Il faut donc comprendre Nietzsche ou Husserl ou Marx (sous la règle de l’être commun ou générique) ou Kierkegaard ou Heidegger comme décidant de recomposer l’idée de l’être en tant qu’il admet un tel-être étrange. C’est la même question qui est posée constamment ; au lieu d’appliquer la cohérence à un compte rendu strict selon ses contraintes et ses conditions de vérité, il est apparent qu’il cherche selon les conditions et contraintes du sujet ; c’est l’être du sujet qui est mis en place d’exploration en exploration, d’expérimentation de cet être-çi, lequel, c’est visible, ne le cède en rien à l’exigence de cohérence. C’est avec acharnement que les sujets tentent de mettre en exposition, d’exprimer, de représenter, leur être, leur structure réelle. il n’est pas de désordre ou de subjectivisme, ou de dépression généralisée suite non pas à l’abandon de la pensée-raison-vérité, ou de l’idée de l’Etre, mais suite à la poursuite de la même cohérence telle qu’elle s’investit, s’intensifie, se rapporte à son altérité fondamentale. C’est que l’être libre qui suit la pensée de l’Etre, si il est la suite de celle-ci, reprend intégralement sa cohérence et son exigence ; l’être libre est tel ; il est l’exigence ou l’intensité comme il se le dit à lui-même, et manie la plus grande précision (en sa description de et aussi à partir de sa structure) et la plus forte pénétration dans, vers « ce qui est, et qui pour lui se nomme le réel.

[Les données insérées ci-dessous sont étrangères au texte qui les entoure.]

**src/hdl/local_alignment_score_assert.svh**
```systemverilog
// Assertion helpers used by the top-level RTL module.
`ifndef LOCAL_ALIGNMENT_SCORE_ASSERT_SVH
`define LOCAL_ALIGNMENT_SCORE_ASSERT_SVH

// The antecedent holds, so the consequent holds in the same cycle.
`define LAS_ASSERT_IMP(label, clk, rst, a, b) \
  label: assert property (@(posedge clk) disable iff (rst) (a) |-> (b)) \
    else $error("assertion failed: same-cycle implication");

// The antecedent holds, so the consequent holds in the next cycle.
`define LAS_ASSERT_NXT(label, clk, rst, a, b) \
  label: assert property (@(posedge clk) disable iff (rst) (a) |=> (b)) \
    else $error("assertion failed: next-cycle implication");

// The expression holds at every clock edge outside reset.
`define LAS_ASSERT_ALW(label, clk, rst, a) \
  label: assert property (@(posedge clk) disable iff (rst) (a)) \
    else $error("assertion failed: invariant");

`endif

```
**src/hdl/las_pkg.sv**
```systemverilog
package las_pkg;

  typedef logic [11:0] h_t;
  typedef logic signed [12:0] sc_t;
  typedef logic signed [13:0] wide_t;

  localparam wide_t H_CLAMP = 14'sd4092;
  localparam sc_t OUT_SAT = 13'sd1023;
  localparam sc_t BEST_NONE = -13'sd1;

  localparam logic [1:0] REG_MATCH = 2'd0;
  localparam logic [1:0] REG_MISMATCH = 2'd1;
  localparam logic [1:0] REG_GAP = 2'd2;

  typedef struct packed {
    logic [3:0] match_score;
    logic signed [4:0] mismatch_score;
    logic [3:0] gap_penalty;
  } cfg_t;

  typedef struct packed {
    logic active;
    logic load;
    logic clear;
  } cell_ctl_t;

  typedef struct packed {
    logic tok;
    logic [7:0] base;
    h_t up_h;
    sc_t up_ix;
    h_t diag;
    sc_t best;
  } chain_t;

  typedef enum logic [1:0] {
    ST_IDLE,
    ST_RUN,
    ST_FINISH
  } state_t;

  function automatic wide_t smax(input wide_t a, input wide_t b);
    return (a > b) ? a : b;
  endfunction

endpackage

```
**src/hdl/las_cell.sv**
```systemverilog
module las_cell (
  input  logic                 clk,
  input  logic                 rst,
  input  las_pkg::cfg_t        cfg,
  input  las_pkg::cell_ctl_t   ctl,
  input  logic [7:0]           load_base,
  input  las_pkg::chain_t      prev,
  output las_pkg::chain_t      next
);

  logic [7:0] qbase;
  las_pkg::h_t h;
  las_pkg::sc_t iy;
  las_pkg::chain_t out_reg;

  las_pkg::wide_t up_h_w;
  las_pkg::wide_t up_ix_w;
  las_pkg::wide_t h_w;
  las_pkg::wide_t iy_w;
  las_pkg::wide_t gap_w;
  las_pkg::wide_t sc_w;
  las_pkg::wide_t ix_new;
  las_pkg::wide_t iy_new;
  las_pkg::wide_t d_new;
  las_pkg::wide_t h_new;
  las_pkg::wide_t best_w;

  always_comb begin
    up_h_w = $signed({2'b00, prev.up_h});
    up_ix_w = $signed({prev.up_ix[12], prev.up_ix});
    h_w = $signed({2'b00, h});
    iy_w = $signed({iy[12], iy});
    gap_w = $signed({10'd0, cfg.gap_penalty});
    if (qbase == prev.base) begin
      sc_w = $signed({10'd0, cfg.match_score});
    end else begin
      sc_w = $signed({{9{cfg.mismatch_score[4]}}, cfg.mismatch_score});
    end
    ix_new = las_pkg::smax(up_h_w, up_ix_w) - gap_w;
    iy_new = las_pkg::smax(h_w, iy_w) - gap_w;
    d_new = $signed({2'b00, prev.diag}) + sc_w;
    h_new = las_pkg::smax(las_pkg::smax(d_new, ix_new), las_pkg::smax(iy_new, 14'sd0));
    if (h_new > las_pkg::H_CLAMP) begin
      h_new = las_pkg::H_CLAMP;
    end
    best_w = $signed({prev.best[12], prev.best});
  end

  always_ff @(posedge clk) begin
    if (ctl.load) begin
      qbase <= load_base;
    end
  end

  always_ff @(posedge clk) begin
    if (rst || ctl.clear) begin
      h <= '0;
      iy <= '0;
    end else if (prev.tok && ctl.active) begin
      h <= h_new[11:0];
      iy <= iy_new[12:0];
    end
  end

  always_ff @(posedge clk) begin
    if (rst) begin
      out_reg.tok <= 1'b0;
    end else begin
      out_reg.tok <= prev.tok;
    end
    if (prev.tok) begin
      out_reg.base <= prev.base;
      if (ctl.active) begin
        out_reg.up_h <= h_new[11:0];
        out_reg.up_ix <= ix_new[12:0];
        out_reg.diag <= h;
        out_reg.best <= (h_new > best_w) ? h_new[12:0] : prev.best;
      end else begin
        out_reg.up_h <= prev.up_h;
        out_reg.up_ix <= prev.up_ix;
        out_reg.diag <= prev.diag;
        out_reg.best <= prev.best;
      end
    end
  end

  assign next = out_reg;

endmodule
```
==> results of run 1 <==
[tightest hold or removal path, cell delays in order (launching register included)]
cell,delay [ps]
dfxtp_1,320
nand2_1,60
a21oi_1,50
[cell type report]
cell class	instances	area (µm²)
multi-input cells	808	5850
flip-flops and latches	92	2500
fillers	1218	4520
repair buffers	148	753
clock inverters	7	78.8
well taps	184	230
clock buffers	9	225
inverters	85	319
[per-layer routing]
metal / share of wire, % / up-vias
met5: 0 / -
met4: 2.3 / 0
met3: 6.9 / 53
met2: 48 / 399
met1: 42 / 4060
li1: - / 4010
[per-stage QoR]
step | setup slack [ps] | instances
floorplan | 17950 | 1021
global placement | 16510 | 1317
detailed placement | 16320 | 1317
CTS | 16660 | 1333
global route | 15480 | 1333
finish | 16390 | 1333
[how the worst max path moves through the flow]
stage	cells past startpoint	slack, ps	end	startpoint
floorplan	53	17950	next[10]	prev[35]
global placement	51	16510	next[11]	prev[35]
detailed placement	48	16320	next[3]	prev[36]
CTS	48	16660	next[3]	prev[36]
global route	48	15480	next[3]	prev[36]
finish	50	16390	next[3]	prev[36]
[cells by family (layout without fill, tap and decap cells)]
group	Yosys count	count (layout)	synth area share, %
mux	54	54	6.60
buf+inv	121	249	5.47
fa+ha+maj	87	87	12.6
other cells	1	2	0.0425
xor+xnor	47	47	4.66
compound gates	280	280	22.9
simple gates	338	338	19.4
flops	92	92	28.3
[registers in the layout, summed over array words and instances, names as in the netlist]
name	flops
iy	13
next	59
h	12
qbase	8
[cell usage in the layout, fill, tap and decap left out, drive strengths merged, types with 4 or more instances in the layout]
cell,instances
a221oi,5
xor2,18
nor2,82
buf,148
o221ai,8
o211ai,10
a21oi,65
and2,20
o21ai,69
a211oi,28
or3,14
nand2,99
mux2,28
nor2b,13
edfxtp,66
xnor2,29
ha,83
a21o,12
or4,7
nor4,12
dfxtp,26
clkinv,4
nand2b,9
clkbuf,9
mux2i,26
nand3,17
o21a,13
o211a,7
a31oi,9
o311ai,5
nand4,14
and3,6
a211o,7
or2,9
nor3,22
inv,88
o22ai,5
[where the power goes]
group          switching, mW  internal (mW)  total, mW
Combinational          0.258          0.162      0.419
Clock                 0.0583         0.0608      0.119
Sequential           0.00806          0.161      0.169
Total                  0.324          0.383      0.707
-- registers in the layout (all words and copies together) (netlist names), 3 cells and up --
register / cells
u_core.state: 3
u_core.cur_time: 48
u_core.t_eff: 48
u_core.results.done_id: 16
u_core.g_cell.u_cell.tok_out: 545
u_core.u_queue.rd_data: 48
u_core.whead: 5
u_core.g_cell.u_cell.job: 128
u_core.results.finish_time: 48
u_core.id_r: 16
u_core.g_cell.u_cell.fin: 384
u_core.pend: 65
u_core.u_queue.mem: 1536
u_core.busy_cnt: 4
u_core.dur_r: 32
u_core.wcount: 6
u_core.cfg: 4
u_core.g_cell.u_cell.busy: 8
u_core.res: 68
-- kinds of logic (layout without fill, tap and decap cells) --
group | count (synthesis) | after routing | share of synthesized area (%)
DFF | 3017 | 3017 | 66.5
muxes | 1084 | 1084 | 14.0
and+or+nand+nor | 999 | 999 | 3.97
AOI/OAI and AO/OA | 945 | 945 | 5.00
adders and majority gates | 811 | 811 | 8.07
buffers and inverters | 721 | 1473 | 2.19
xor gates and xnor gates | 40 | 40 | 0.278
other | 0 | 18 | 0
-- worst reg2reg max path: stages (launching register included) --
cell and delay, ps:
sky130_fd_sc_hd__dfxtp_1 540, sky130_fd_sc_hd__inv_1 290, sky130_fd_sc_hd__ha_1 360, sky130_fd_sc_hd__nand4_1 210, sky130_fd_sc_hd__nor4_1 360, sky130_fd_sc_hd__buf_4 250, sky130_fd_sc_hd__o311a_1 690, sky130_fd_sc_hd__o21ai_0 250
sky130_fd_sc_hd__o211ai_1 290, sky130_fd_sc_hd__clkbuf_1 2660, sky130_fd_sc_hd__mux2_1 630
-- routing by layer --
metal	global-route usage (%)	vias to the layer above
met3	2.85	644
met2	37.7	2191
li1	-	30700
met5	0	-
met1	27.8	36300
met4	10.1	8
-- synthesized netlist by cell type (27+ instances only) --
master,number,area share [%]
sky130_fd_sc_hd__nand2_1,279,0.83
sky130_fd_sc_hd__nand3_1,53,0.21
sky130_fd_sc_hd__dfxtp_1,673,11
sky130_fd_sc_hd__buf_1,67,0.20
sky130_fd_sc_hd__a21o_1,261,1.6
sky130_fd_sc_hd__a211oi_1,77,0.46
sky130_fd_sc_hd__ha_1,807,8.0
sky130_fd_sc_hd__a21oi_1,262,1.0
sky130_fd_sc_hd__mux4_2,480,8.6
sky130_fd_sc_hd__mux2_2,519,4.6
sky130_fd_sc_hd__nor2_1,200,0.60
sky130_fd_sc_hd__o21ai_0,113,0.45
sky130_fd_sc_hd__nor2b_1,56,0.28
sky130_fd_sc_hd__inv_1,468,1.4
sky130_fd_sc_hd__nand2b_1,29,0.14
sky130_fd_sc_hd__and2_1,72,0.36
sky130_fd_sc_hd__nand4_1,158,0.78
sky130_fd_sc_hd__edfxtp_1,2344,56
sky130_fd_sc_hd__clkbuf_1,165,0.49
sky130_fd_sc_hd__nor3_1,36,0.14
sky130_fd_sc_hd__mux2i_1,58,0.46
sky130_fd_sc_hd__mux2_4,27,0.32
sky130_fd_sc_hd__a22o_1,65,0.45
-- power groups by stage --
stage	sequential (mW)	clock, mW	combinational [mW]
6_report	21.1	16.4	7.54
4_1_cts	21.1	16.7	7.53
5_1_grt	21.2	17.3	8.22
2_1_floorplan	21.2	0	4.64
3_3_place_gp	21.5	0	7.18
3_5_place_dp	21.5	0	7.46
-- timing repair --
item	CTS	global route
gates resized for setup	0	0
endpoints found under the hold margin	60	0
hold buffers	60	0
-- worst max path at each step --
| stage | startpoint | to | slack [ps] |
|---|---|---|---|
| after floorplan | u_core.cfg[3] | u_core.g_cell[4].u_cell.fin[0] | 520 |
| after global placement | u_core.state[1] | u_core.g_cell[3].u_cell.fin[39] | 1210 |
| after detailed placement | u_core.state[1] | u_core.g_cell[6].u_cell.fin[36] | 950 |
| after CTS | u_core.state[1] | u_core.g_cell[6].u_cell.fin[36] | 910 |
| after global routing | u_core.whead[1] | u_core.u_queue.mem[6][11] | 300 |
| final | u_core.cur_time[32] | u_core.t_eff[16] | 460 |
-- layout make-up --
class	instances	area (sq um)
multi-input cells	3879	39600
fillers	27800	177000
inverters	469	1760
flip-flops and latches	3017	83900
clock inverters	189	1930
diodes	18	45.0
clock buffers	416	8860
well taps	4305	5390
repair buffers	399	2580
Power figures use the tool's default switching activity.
===== src/hdl/ntwa_ctrl.sv =====
// ----------------------------------------------------------------------------
// ntwa_ctrl: sequencer for the neighbor table
// Walks the table slot by slot for lookup, eviction scan and prune, and
// issues commands to the datapath.
// ----------------------------------------------------------------------------
module ntwa_ctrl
  import ntwa_pkg::*;
(
  input  logic       clk,
  input  logic       rst_n,
  input  logic       in_valid,
  output logic       in_stall,
  input  ntwa_stat_t stat,
  output ntwa_cmd_t  cmd
);

  typedef enum logic [14:0] {
    S_IDLE  = 15'b000000000000001,
    S_DISP  = 15'b000000000000010,
    S_H_RD  = 15'b000000000000100,
    S_H_CMP = 15'b000000000001000,
    S_H_INS = 15'b000000000010000,
    S_E_RD  = 15'b000000000100000,
    S_E_CMP = 15'b000000001000000,
    S_E_LRD = 15'b000000010000000,
    S_E_MOV = 15'b000000100000000,
    S_P_RD  = 15'b000001000000000,
    S_P_CMP = 15'b000010000000000,
    S_P_LRD = 15'b000100000000000,
    S_P_MOV = 15'b001000000000000,
    S_R_RD  = 15'b010000000000000,
    S_FIN   = 15'b100000000000000
  } state_t;

  state_t state_r, state_nxt;

  assign in_stall = (state_r != S_IDLE);

  always_comb begin
    state_nxt = state_r;
    cmd = '0;
    cmd.rd_sel = RD_IDX;
    cmd.wa_sel = WA_IDX;
    cmd.wd_sel = WD_NEW;
    case (state_r)
      S_IDLE: begin
        if (in_valid) begin
          cmd.load_item = 1'b1;
          state_nxt = S_DISP;
        end
      end
      S_DISP: begin
        case (stat.func)
          FUNC_HELLO: state_nxt = stat.cnt_zero ? S_H_INS : S_H_RD;
          FUNC_PRUNE: state_nxt = stat.cnt_zero ? S_FIN : S_P_RD;
          FUNC_READ: state_nxt = S_R_RD;
          default: state_nxt = S_FIN;
        endcase
      end
      S_H_RD: begin
        cmd.rd_en = 1'b1;
        state_nxt = S_H_CMP;
      end
      S_H_CMP: begin
        if (stat.mac_hit) begin
          cmd.wr_en = 1'b1;
          cmd.wd_sel = WD_MERGE;
          state_nxt = S_FIN;
        end else if (!stat.idx_last) begin
          cmd.idx_inc = 1'b1;
          state_nxt = S_H_RD;
        end else if (stat.full) begin
          cmd.idx_clr = 1'b1;
          state_nxt = S_E_RD;
        end else begin
          state_nxt = S_H_INS;
        end
      end
      S_H_INS: begin
        cmd.wr_en = 1'b1;
        cmd.wa_sel = WA_CNT;
        cmd.cnt_inc = 1'b1;
        state_nxt = S_FIN;
      end
      S_E_RD: begin
        cmd.rd_en = 1'b1;
        state_nxt = S_E_CMP;
      end
      S_E_CMP: begin
        cmd.min_step = 1'b1;
        if (stat.idx_last) begin
          state_nxt = S_E_LRD;
        end else begin
          cmd.idx_inc = 1'b1;
          state_nxt = S_E_RD;
        end
      end
      S_E_LRD: begin
        cmd.rd_en = 1'b1;
        cmd.rd_sel = RD_LAST;
        state_nxt = S_E_MOV;
      end
      S_E_MOV: begin
        cmd.wr_en = 1'b1;
        cmd.wa_sel = WA_MIN;
        cmd.wd_sel = WD_MOVE;
        cmd.cnt_dec = 1'b1;
        cmd.set_evict = 1'b1;
        state_nxt = S_H_INS;
      end
      S_P_RD: begin
        cmd.rd_en = 1'b1;
        state_nxt = S_P_CMP;
      end
      S_P_CMP: begin
        if (stat.prune_hit) begin
          state_nxt = S_P_LRD;
        end else if (stat.idx_last) begin
          state_nxt = S_FIN;
        end else begin
          cmd.idx_inc = 1'b1;
          state_nxt = S_P_RD;
        end
      end
      S_P_LRD: begin
        cmd.rd_en = 1'b1;
        cmd.rd_sel = RD_LAST;
        state_nxt = S_P_MOV;
      end
      S_P_MOV: begin
        cmd.wr_en = 1'b1;
        cmd.wd_sel = WD_MOVE;
        cmd.cnt_dec = 1'b1;
        cmd.rem_inc = 1'b1;
        state_nxt = stat.idx_last ? S_FIN : S_P_RD;
      end
      S_R_RD: begin
        cmd.rd_en = 1'b1;
        cmd.rd_sel = RD_RIX;
        state_nxt = S_FIN;
      end
      S_FIN: begin
        if (stat.out_free) begin
          cmd.out_load = 1'b1;
          state_nxt = S_IDLE;
        end
      end
      default: state_nxt = S_IDLE;
    endcase
  end

  always_ff @(posedge clk) begin
    if (!rst_n) begin
      state_r <= S_IDLE;
    end else begin
      state_r <= state_nxt;
    end
  end

endmodule
--- src/rtl/frame_auto_exposure_stepper.sv ---
// channel  | dir | handshake                   | payload
// ---------+-----+-----------------------------+--------------------------------
// pixel    | in  | in_valid_i / in_stall_o     | pixel_i[7:0]
// result   | out | out_valid_o / out_stall_i   | mean_level_o[7:0], exposure_o[31:0]
// config   | in  | cfg_we_i (no wait)          | cfg_idx_i[2:0], cfg_data_i[15:0]
//
// a pixel that does not close the frame passes the accept and size check steps
// a frame-closing pixel then goes on through eight restoring division steps,
//   one or two distance steps and the exposure step, all on the one shared
//   add/subtract unit
// the exposure step waits while the previous result beat is still stalled
// reset is asynchronous active low and restores the register defaults
module frame_auto_exposure_stepper #(
  parameter int unsigned MAX_DIMENSION = fae_pkg::MAX_DIMENSION_DEF
) (
  input  logic                                clk_i,
  input  logic                                rst_ni,
  // pixel beats
  input  logic                                in_valid_i,
  output logic                                in_stall_o,
  input  logic [fae_pkg::PIX_W-1:0]           pixel_i,
  // result beats
  output logic                                out_valid_o,
  input  logic                                out_stall_i,
  output logic [fae_pkg::PIX_W-1:0]           mean_level_o,
  output logic [fae_pkg::EXP_W-1:0]           exposure_o,
  // register writes
  input  logic                                cfg_we_i,
  input  logic [fae_pkg::CFG_IDX_W-1:0]       cfg_idx_i,
  input  logic [fae_pkg::CFG_DATA_W-1:0]      cfg_data_i
);

  import fae_pkg::*;

  // clamped dimension, pixel count, pixel sum and shared unit widths
  localparam int unsigned DIM_W = $clog2(MAX_DIMENSION + 1);
  localparam int unsigned CNT_W = $clog2(MAX_DIMENSION * MAX_DIMENSION + 1);
  localparam int unsigned SUM_W = CNT_W + PIX_W;
  localparam int unsigned ALU_W = (SUM_W > EXP_W) ? SUM_W : EXP_W;

  // dimension of zero counts as one, large values saturate
  function automatic logic [DIM_W-1:0] clamp_dim(input logic [DIM_IN_W-1:0] d);
    logic [DIM_W-1:0] r;
    if (d == '0) begin
      r = DIM_W'(1);
    end else if (32'(d) > MAX_DIMENSION) begin
      r = DIM_W'(MAX_DIMENSION);
    end else begin
      r = DIM_W'(d);
    end
    return r;
  endfunction

  // configuration registers
  logic [PIX_W-1:0]    target_q;
  logic [STEP_W-1:0]   step_large_q, step_medium_q, step_small_q;
  logic [DIM_IN_W-1:0] width_q, height_q;

  always_ff @(posedge clk_i or negedge rst_ni) begin
    if (!rst_ni) begin
      target_q      <= TARGET_LEVEL_RST;
      step_large_q  <= STEP_LARGE_RST;
      step_medium_q <= STEP_MEDIUM_RST;
      step_small_q  <= STEP_SMALL_RST;
      width_q       <= FRAME_WIDTH_RST;
      height_q      <= FRAME_HEIGHT_RST;
    end else if (cfg_we_i) begin
      unique case (cfg_idx_i)
        REG_TARGET_LEVEL: target_q      <= cfg_data_i[PIX_W-1:0];
        REG_STEP_LARGE:   step_large_q  <= cfg_data_i[STEP_W-1:0];
        REG_STEP_MEDIUM:  step_medium_q <= cfg_data_i[STEP_W-1:0];
        REG_STEP_SMALL:   step_small_q  <= cfg_data_i[STEP_W-1:0];
        REG_FRAME_WIDTH:  width_q       <= cfg_data_i[DIM_IN_W-1:0];
        REG_FRAME_HEIGHT: height_q      <= cfg_data_i[DIM_IN_W-1:0];
        default: ;  // unused indexes are dropped
      endcase
    end
  end

  // frame size, registered after the multiplier; settles in the cycle after a
  // register write, before any pixel accepted after it reaches the size check
  logic [CNT_W-1:0] frame_size_q;

  always_ff @(posedge clk_i) begin
    frame_size_q <= CNT_W'(clamp_dim(width_q) * clamp_dim(height_q));
  end

  // sequencer and datapath state
  fae_state_e        state_q, state_d;
  logic [SUM_W-1:0]  sum_q, sum_d;
  logic [CNT_W-1:0]  count_q, count_d;
  logic [ALU_W-1:0]  rem_q, rem_d;
  logic [2:0]        bit_q, bit_d;
  logic [PIX_W-1:0]  quot_q, quot_d;
  logic [PIX_W-1:0]  dist_q, dist_d;
  logic              down_q, down_d;
  logic [EXP_W-1:0]  exposure_q, exposure_d;
  logic              out_valid_q, out_valid_d;
  logic [PIX_W-1:0]  mean_out_q, mean_out_d;
  logic [EXP_W-1:0]  exp_out_q, exp_out_d;

  // shared add/subtract unit
  logic [ALU_W-1:0]  alu_a, alu_b, alu_res;
  logic              alu_sub, alu_carry;

  fae_alu #(
    .W (ALU_W)
  ) u_alu (
    .a_i     (alu_a),
    .b_i     (alu_b),
    .sub_i   (alu_sub),
    .res_o   (alu_res),
    .carry_o (alu_carry)
  );

  // step picked from the distance to the target
  logic [STEP_W-1:0] step_sel;

  always_comb begin
    if (dist_q >= DIST_LARGE) begin
      step_sel = step_large_q;
    end else if (dist_q >= DIST_MEDIUM) begin
      step_sel = step_medium_q;
    end else if (dist_q != '0) begin
      step_sel = step_small_q;
    end else begin
      step_sel = '0;
    end
  end

  logic in_accept;
  logic out_free;

  assign in_stall_o = (state_q != ST_IDLE);
  assign in_accept  = in_valid_i && !in_stall_o;
  // result register can take a new beat this cycle
  assign out_free   = !out_valid_q || !out_stall_i;

  always_comb begin
    state_d     = state_q;
    sum_d       = sum_q;
    count_d     = count_q;
    rem_d       = rem_q;
    bit_d       = bit_q;
    quot_d      = quot_q;
    dist_d      = dist_q;
    down_d      = down_q;
    exposure_d  = exposure_q;
    mean_out_d  = mean_out_q;
    exp_out_d   = exp_out_q;
    out_valid_d = out_valid_q && out_stall_i;

    alu_a   = '0;
    alu_b   = '0;
    alu_sub = 1'b1;

    unique case (state_q)
      ST_IDLE: begin
        if (in_accept) begin
          sum_d   = sum_q + SUM_W'(pixel_i);
          count_d = count_q + CNT_W'(1);
          state_d = ST_CHECK;
        end
      end
      ST_CHECK: begin
        if (count_q >= frame_size_q) begin
          // frame closed: start the division with the whole sum as remainder
          rem_d   = ALU_W'(sum_q);
          sum_d   = '0;
          bit_d   = 3'd7;
          quot_d  = '0;
          state_d = ST_DIV;
        end else begin
          state_d = ST_IDLE;
        end
      end
      ST_DIV: begin
        // restoring step: try to take count << bit from the remainder
        alu_a = rem_q;
        alu_b = ALU_W'(count_q) << bit_q;
        if (alu_carry) begin
          rem_d         = alu_res;
          quot_d[bit_q] = 1'b1;
        end
        if (bit_q == 3'd0) begin
          count_d = '0;
          state_d = ST_DIFF_A;
        end else begin
          bit_d = bit_q - 3'd1;
        end
      end
      ST_DIFF_A: begin
        // mean minus target; no borrow means exposure goes down
        alu_a = ALU_W'(quot_q);
        alu_b = ALU_W'(target_q);
        if (alu_carry) begin
          dist_d  = alu_res[PIX_W-1:0];
          down_d  = 1'b1;
          state_d = ST_EXP;
        end else begin
          state_d = ST_DIFF_B;
        end
      end
      ST_DIFF_B: begin
        alu_a   = ALU_W'(target_q);
        alu_b   = ALU_W'(quot_q);
        dist_d  = alu_res[PIX_W-1:0];
        down_d  = 1'b0;
        state_d = ST_EXP;
      end
      ST_EXP: begin
        alu_a   = ALU_W'(exposure_q);
        alu_b   = ALU_W'(step_sel);
        alu_sub = down_q;
        if (out_free) begin
          // wraps modulo 2^32
          exposure_d  = alu_res[EXP_W-1:0];
          mean_out_d  = quot_q;
          exp_out_d   = alu_res[EXP_W-1:0];
          out_valid_d = 1'b1;
          state_d     = ST_IDLE;
        end
      end
      default: state_d = ST_IDLE;
    endcase
  end

  always_ff @(posedge clk_i or negedge rst_ni) begin
    if (!rst_ni) begin
      state_q     <= ST_IDLE;
      sum_q       <= '0;
      count_q     <= '0;
      exposure_q  <= EXPOSURE_RST;
      out_valid_q <= 1'b0;
    end else begin
      state_q     <= state_d;
      sum_q       <= sum_d;
      count_q     <= count_d;
      exposure_q  <= exposure_d;
      out_valid_q <= out_valid_d;
    end
  end

  // datapath registers, no reset needed
  always_ff @(posedge clk_i) begin
    rem_q      <= rem_d;
    bit_q      <= bit_d;
    quot_q     <= quot_d;
    dist_q     <= dist_d;
    down_q     <= down_d;
    mean_out_q <= mean_out_d;
    exp_out_q  <= exp_out_d;
  end

  assign out_valid_o  = out_valid_q;
  assign mean_level_o = mean_out_q;
  assign exposure_o   = exp_out_q;

  // every accepted pixel goes through the size check
  assert property (@(posedge clk_i) disable iff (!rst_ni)
    in_accept |=> state_q == ST_CHECK)
    else $error("accepted pixel not followed by size check");

  // divisor is never zero during division
  assert property (@(posedge clk_i) disable iff (!rst_ni)
    state_q == ST_DIV |-> count_q != '0)
    else $error("division with zero pixel count");

  // remainder stays below divisor shifted one past the current bit
  assert property (@(posedge clk_i) disable iff (!rst_ni)
    state_q == ST_DIV |->
      ({1'b0, rem_q} < ((ALU_W + 1)'(count_q) << (4'(bit_q) + 4'd1))))
    else $error("division remainder out of range");

  // a new result beat only comes out of the exposure step
  assert property (@(posedge clk_i) disable iff (!rst_ni)
    (out_valid_q && !$past(out_valid_q)) |-> $past(state_q) == ST_EXP)
    else $error("result beat without exposure step");

endmodule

C’est donc une zone étrange et autre radicalement qu’explore le sujet (de là les départs et déboitements qui s’avancent en tous sens que ne peut pas prévoir l’ancienne vérité-raison-pensée) ; et il faudrait demeurer aveugle pour mésinterpréter ces explorations advenues (comme simplement révoltes, folies, subjectivismes, bavardages, dépressions, désespérances, etc) et/ou en rester à l’ancienne interprétation qui rechercherait encore une pensée de l’Etre, (caricaturant tout, y compris la pensée libératrice ancienne, et surtout les « subversions » dites telles comme cacophonies) ; laquelle pensée de l’Etre est non suffisante pour aborder les lancements, les advenues des structures-sujets que nous sommes devenus.